Mientras que, al otro lado de Alemania, en un país como el nuestro, parece haber una población nada vieja que a causa de ese gen cultural que caracteriza lo latino, el de socializar demasiado y buscar la compañía todo el tiempo, es la causa de perder la guerra contra un virus. La COVID, en México, ha vencido paradójicamente a los soldados jóvenes. Según datos del Banco Interamericano de Desarrollo, se encontró “que las poblaciones más jóvenes tienen relativamente menos probabilidades de recuperarse de la COVID-19 en los países en desarrollo que en los países ricos. Los pacientes de COVID-19 que no son de la tercera edad tienen más probabilidades de morir de la enfermedad en México y Colombia que en Estados Unidos y Canadá. Mientras que no existen diferencias significativas entre la población de mayores de 80 años. De hecho, el paciente positivo promedio de COVID-19 en el grupo etario de 40 a 49 años en la muestra de Colombia y México tiene estadísticamente la misma probabilidad promedio de morir por COVID-19 que un paciente positivo de COVID-19 en el grupo etario de 60 a 69 años en Canadá o Estados Unidos”. Ante la estadística solo nos queda la ilusión de no ser una víctima más, de ganarle la guerra, no solo al COVID, sino también a la depresión, a la ansiedad y a la soledad.
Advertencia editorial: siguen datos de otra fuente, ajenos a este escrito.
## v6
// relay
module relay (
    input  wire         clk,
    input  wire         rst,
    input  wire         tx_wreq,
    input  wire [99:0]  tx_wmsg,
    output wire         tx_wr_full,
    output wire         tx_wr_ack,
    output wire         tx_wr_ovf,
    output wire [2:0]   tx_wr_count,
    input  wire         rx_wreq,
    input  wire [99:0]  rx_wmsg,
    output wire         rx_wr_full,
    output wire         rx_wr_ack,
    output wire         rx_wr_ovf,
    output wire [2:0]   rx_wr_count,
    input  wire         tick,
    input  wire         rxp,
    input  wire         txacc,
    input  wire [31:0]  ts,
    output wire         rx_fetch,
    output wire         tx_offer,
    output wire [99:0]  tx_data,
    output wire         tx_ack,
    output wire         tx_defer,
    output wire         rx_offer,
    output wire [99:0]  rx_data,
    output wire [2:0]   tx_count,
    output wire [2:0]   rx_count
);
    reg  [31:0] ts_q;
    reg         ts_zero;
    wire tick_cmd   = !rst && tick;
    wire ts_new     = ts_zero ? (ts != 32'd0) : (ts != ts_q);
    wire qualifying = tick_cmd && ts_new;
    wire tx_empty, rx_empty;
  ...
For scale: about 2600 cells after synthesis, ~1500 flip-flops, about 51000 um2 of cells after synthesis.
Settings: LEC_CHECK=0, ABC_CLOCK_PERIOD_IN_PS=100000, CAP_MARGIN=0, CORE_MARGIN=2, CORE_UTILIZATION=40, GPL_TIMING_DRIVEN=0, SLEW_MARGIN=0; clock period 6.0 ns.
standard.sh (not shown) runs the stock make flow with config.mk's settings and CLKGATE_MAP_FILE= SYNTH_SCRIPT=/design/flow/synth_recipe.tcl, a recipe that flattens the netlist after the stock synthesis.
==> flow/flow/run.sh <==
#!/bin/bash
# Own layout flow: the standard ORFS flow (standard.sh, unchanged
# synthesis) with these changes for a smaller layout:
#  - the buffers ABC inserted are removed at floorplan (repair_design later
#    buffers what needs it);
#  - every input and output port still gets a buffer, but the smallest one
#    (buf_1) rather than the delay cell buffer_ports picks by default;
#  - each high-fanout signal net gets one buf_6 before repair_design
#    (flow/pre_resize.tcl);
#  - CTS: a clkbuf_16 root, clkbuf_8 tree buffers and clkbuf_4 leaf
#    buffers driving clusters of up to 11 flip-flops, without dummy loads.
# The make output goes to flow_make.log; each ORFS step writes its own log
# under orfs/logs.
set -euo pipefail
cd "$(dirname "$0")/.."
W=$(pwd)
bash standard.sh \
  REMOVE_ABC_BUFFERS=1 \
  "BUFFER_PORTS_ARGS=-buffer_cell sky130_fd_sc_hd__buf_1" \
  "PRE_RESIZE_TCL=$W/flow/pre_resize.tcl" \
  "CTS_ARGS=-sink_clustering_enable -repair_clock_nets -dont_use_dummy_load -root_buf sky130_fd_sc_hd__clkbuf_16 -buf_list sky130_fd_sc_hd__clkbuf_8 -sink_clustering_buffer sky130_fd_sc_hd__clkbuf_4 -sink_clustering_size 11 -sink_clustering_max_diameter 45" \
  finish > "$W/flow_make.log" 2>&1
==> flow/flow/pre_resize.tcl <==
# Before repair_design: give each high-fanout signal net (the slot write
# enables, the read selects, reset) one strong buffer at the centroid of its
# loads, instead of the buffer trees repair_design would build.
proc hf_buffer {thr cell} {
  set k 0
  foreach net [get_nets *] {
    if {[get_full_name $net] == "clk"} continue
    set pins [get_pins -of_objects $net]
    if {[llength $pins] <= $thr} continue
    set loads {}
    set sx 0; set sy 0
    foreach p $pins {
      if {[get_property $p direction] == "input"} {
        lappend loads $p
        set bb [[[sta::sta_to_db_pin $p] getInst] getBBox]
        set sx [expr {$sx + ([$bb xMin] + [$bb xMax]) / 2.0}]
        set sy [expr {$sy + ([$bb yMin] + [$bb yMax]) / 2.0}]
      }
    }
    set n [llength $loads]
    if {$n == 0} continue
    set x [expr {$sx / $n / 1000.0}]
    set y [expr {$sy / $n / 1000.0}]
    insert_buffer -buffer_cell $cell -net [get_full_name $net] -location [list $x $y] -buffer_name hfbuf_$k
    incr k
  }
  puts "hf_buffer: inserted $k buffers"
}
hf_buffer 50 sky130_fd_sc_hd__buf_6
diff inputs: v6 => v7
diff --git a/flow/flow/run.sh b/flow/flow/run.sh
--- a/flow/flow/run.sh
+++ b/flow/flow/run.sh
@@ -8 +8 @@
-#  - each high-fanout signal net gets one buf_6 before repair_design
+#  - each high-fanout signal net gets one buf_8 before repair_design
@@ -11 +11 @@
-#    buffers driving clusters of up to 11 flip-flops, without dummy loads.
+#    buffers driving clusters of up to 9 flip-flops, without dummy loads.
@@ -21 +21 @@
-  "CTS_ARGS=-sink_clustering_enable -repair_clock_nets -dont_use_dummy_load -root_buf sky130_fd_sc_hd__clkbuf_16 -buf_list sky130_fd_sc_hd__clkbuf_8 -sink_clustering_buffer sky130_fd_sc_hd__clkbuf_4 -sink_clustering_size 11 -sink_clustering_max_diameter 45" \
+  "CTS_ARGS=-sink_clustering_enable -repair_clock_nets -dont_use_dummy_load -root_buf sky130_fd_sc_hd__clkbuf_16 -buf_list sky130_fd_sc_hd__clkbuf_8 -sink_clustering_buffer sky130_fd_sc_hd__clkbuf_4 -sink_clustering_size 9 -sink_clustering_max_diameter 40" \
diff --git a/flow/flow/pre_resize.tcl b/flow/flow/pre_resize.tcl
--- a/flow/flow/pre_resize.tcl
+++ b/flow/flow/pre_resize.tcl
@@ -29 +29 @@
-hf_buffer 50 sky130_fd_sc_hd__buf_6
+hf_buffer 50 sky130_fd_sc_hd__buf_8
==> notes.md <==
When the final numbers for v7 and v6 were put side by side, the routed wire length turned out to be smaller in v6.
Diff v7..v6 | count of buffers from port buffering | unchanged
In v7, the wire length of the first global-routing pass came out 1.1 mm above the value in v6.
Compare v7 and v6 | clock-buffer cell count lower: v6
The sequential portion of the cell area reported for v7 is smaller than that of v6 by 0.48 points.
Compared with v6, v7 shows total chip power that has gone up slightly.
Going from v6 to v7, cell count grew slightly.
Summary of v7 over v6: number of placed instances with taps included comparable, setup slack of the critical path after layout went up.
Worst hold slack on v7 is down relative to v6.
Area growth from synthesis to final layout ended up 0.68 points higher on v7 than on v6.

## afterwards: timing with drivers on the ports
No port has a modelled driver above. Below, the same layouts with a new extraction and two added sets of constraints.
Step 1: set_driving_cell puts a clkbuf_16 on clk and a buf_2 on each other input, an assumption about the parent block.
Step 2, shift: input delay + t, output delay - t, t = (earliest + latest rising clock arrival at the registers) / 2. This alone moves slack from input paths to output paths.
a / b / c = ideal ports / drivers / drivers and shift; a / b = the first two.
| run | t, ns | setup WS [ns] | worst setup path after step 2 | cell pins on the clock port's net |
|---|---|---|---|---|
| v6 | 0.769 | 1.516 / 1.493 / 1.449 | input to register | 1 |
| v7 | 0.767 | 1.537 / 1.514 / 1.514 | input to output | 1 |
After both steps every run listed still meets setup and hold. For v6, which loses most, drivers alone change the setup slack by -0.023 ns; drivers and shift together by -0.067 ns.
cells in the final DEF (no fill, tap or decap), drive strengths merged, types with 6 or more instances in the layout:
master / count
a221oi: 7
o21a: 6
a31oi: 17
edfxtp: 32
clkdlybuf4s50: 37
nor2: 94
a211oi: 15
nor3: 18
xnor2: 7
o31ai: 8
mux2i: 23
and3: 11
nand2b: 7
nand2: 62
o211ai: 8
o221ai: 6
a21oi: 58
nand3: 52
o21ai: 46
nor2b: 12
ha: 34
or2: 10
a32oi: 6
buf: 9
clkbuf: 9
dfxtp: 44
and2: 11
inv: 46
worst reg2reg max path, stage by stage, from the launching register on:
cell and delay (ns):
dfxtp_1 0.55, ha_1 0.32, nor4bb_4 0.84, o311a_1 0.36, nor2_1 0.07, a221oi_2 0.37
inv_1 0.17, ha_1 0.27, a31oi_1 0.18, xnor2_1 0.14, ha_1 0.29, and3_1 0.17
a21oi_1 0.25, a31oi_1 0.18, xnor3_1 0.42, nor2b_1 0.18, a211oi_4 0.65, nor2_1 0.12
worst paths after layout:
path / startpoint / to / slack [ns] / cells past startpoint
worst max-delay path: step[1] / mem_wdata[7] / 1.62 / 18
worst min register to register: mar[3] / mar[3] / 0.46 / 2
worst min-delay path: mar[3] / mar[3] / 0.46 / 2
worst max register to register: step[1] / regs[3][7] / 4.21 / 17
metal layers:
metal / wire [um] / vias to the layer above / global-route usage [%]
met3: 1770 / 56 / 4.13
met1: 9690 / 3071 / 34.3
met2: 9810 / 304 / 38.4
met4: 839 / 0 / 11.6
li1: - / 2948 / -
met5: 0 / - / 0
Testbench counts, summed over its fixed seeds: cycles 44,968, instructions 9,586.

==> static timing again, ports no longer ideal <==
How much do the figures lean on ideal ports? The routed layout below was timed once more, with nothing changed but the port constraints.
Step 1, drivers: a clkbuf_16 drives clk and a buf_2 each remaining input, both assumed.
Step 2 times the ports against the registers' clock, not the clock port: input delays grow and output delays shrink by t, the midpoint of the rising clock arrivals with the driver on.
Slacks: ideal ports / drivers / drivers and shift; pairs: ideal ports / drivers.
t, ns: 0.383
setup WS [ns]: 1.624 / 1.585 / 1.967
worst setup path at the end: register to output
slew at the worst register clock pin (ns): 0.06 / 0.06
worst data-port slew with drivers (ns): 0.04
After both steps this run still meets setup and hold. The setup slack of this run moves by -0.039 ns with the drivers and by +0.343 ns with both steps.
This design comes from an exercise in tuning for small area, a short achievable clock period and few clock cycles on the open sky130 flow, not from production work.
At most, simulation tests tie the RTL to the original design; equivalence was not proved.
Power is estimated from default activity; no workload was simulated.

## montctx32
module montctx32 (
    input  wire        clk,
    input  wire        rst,       
    input  wire        start,     
    input  wire [1:0]  variant,
    input  wire [31:0] n,
    output wire        ready,
    output reg         done,
    output wire [3:0]  status,
    output wire [31:0] ninv,
    output reg  [31:0] rmodn,
    output wire [31:0] r2modn
);
Size in the first run: roughly 1200 cells after synthesis, ~140 flip-flops, about 140 I/O pins.
clock: 5.0 ns
lec_check: 0
cap_margin: 20
core_margin: 2
core_utilization: 40
slew_margin: 20
run.sh (not shown) runs the stock make flow with config.mk's settings and CLKGATE_MAP_FILE= SYNTH_SCRIPT=/design/flow/synth_recipe.tcl, a recipe that flattens the netlist after the stock synthesis.
The starting point went through all stages and came out clean.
Quizá, por ahora solo me queda creer que el algoritmo siempre decidirá mejor que uno, y que podríamos volvernos “travellers del Tinder”. Incluso, a estas alturas prefiero sentir más que decidir, y pareciera que el algoritmo es casi la única posibilidad para conocer personas nuevas en una época en la cual la
amistad y la sexualidad ha sido emulada y controlada por el mundo digital. Pero desde el internet, el salto siempre puede ser cuántico, y el vínculo puede volverse, en un futuro o ahora mismo, nuevamente presencial. Porque siendo claros, lo seguro es que yo como muchos tantos jóvenes no queremos despertarnos en diez años y vernos convertidos en solitarios, proyectándonos en esos hombres y mujeres alemanas que parecen haber sido confinados socialmente desde hace dos décadas. No quiero ser esa persona, ya no tan joven, que perdió no solo un año —sino quizá dos o tres, o más— de amor y de experiencias compartidas. Si es que sobrevivo para contarlo, tengo pavor de que en el futuro no pueda dejar de repetirme, atormentada, una y otra vez, las palabras que alguna vez dejó un Leopardi nostálgico:
Quién puede recordaros sin suspiros, juventud que llegabas nueva, días hermosos, inefables, cuando al hombre extasiado sonríen las doncellas por vez primera; toda cosa en torno pugna por sonreír; calla la envidia, aún dormida o tal vez benigna; y casi (inusitada maravilla) el mundo su diestra mano tiende generosa, excusa sus errores, y festeja su entrar nuevo en la vida, y se le inclina mostrando que por amo lo recibe? ¡Días fugaces que como el relámpago se desvanecen! ¿y un mortal ajeno habrá de desventura, si pasada esta hermosa estación, si el tiempo bueno, su mocedad, ay mocedad, se extingue?